Disused railway station in England

Burdett Road is a disused railway station located in Bow Common, east London. It was opened in 1871 by the Great Eastern Railway and closed in 1941.

==History==
===The line through the station===
Burdett Road was located on the London and Blackwall Extension Railway (LBER) which was opened on 2 April 1849 and was an extension of the original London and Blackwall Railway from Stepney to Bow & Bromley. It was 2 mi 21 chain down line from . The LBER had wished to extend its trains towards Stratford, but relations with the Eastern Counties Railway were poor and they would not allow a physical junction to be constructed. An exchange platform was provided at a station called Victoria Park and Bow but few ECR trains called there. The service was withdrawn on 2 May 1850 although a few months later on 26 September the initial section of the East and West India Docks and Birmingham Junction Railway (which changed its name to the North London Railway on 1 January 1853) connected to the LBER at Gas Factory Junction.

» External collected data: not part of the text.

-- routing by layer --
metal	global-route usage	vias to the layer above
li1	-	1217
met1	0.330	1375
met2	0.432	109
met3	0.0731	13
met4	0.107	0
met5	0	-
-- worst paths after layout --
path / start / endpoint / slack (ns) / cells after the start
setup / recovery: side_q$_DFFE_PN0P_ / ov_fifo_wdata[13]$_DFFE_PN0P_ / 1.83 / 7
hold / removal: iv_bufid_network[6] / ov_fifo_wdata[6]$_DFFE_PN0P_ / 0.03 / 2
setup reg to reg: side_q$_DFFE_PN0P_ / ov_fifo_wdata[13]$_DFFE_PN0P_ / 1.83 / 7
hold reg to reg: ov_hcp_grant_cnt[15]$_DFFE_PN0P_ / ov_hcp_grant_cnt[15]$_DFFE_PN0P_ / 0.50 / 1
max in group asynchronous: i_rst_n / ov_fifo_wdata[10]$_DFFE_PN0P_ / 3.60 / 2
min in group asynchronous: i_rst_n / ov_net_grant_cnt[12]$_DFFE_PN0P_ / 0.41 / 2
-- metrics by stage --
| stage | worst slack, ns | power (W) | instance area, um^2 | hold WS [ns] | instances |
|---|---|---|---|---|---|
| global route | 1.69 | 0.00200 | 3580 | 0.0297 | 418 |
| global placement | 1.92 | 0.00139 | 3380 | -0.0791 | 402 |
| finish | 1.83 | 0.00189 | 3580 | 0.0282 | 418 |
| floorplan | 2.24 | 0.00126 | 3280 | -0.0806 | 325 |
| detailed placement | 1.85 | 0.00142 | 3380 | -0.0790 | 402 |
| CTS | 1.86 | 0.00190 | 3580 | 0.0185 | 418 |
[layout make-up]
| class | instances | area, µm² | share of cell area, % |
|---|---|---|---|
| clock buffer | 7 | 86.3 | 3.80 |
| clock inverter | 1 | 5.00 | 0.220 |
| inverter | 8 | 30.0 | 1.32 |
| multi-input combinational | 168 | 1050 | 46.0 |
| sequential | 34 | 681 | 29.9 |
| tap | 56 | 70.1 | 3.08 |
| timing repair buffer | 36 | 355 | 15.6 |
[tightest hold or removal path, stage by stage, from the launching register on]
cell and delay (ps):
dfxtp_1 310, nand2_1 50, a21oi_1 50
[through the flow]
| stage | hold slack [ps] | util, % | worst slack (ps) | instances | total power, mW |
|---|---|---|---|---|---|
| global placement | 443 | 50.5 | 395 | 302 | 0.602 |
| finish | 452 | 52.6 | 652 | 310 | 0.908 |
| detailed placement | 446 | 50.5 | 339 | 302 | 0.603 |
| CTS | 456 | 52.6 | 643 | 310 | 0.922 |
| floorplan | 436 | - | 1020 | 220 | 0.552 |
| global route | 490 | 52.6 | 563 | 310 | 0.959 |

The relationship between the ECR and LBER finally improved and in 1854 the junction between the two lines was built and the two companies operated services over the Bow line.

In 1858 the London Tilbury and Southend Railway opened its Barking extension joining the LBER at Gas Factory Junction.

By the 1860s the railways in East Anglia were in financial trouble, and most were leased to the ECR; they wished to amalgamate formally, but could not obtain government agreement for this until 1862, when the Great Eastern Railway (GER) was formed by amalgamation. The LTSR and NLR remained outside the Great Eastern as independent rail companies.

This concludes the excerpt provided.